_What is required_
State how many lines of the entries hold the string "area", and nothing more.

_Records to use_
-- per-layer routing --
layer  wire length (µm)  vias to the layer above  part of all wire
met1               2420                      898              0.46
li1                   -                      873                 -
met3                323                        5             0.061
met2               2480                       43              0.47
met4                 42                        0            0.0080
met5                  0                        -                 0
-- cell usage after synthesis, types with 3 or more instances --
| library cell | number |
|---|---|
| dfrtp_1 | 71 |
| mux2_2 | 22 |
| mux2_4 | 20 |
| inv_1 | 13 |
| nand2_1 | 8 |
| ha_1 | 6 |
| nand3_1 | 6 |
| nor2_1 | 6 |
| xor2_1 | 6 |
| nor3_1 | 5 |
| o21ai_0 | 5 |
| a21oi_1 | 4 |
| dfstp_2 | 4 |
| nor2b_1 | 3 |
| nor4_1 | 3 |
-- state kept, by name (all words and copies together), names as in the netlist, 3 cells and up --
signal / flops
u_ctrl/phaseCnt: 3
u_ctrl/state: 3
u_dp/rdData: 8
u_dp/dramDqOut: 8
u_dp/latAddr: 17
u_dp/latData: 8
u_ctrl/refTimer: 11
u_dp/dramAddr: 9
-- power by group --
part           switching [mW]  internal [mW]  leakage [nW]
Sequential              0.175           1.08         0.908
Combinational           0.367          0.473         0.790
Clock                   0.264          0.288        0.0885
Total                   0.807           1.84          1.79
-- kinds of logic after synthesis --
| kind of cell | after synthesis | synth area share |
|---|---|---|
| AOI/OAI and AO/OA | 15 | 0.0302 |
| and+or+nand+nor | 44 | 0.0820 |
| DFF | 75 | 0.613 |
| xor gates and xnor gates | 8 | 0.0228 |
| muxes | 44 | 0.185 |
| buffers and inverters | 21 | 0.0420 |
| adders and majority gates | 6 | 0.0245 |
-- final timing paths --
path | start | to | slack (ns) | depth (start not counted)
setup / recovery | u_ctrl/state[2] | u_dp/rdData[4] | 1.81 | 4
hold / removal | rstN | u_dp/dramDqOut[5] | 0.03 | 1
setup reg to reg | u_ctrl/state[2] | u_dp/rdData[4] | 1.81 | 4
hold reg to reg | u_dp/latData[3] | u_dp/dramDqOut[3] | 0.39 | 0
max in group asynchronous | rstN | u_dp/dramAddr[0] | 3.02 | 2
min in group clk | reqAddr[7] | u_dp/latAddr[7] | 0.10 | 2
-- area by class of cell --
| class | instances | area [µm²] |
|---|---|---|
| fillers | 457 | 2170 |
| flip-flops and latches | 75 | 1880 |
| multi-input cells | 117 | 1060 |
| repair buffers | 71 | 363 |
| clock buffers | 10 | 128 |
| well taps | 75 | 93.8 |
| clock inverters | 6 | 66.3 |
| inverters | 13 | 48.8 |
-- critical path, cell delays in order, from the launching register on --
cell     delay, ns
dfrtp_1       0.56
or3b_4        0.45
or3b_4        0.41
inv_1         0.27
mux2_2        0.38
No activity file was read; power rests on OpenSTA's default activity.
$ cat src/rtl/rfsh_seq.sv
module rfsh_seq
  import rfsh_pkg::*;
#(
  parameter int T_CSR = 3,
  parameter int T_RAS = 16,
  parameter int T_RP  = 11
) (
  input  logic clk,
  input  logic rst_n,
  input  logic pending,
  input  logic grant,
  output logic req,
  output logic own,
  output logic ras_n,
  output logic cas_n,
  output logic we_n,
  output logic done
);
  localparam int LMAX = max3(T_CSR, T_RAS, T_RP);
  localparam int CW   = $clog2(LMAX + 1);

  rf_state_e     state_q, state_d;
  logic [CW-1:0] cnt_q;
  logic          last;

  function automatic logic [CW-1:0] phase_load(rf_state_e s);
    case (s)
      ST_CLEAD: return CW'(T_CSR - 1);
      ST_ROWLO: return CW'(T_RAS - 1);
      ST_PRECH: return CW'(T_RP - 1);
      default:  return '0;
    endcase
  endfunction

  assign last = (cnt_q == '0);

  always_comb begin
    state_d = state_q;
    case (state_q)
      ST_IDLE:  if (pending && grant) state_d = ST_CLEAD;
      ST_CLEAD: if (last) state_d = ST_ROWLO;
      ST_ROWLO: if (last) state_d = ST_PRECH;
      ST_PRECH: if (last) state_d = ST_IDLE;
      default:  state_d = ST_IDLE;
    endcase
  end

  always_ff @(posedge clk) begin
    if (!rst_n) begin
      state_q <= ST_IDLE;
      cnt_q   <= '0;
    end else begin
      state_q <= state_d;
      if (state_d != state_q) cnt_q <= phase_load(state_d);
      else if (!last)         cnt_q <= cnt_q - 1'b1;
    end
  end

  assign own   = (state_q != ST_IDLE);
  assign req   = own || pending;
  assign ras_n = (state_q != ST_ROWLO);
  assign cas_n = !((state_q == ST_CLEAD) || (state_q == ST_ROWLO));
  assign we_n  = 1'b1;
  assign done  = (state_q == ST_PRECH) && last;

  // the row strobe only falls with the column strobe already low
  a_r3_cas_leads: assert property (@(posedge clk) disable iff (!rst_n)
    $fell(ras_n) |-> ($past(cas_n) == 1'b0));
  // without a grant an idle sequencer stays idle
  a_r8_grant_needed: assert property (@(posedge clk) disable iff (!rst_n)
    (state_q == ST_IDLE && !grant) |=> state_q == ST_IDLE);
  // the request is dropped only with both strobes released
  a_r9_release: assert property (@(posedge clk) disable iff (!rst_n)
    $fell(req) |-> (ras_n && cas_n && !own));
endmodule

_Exercise result_
3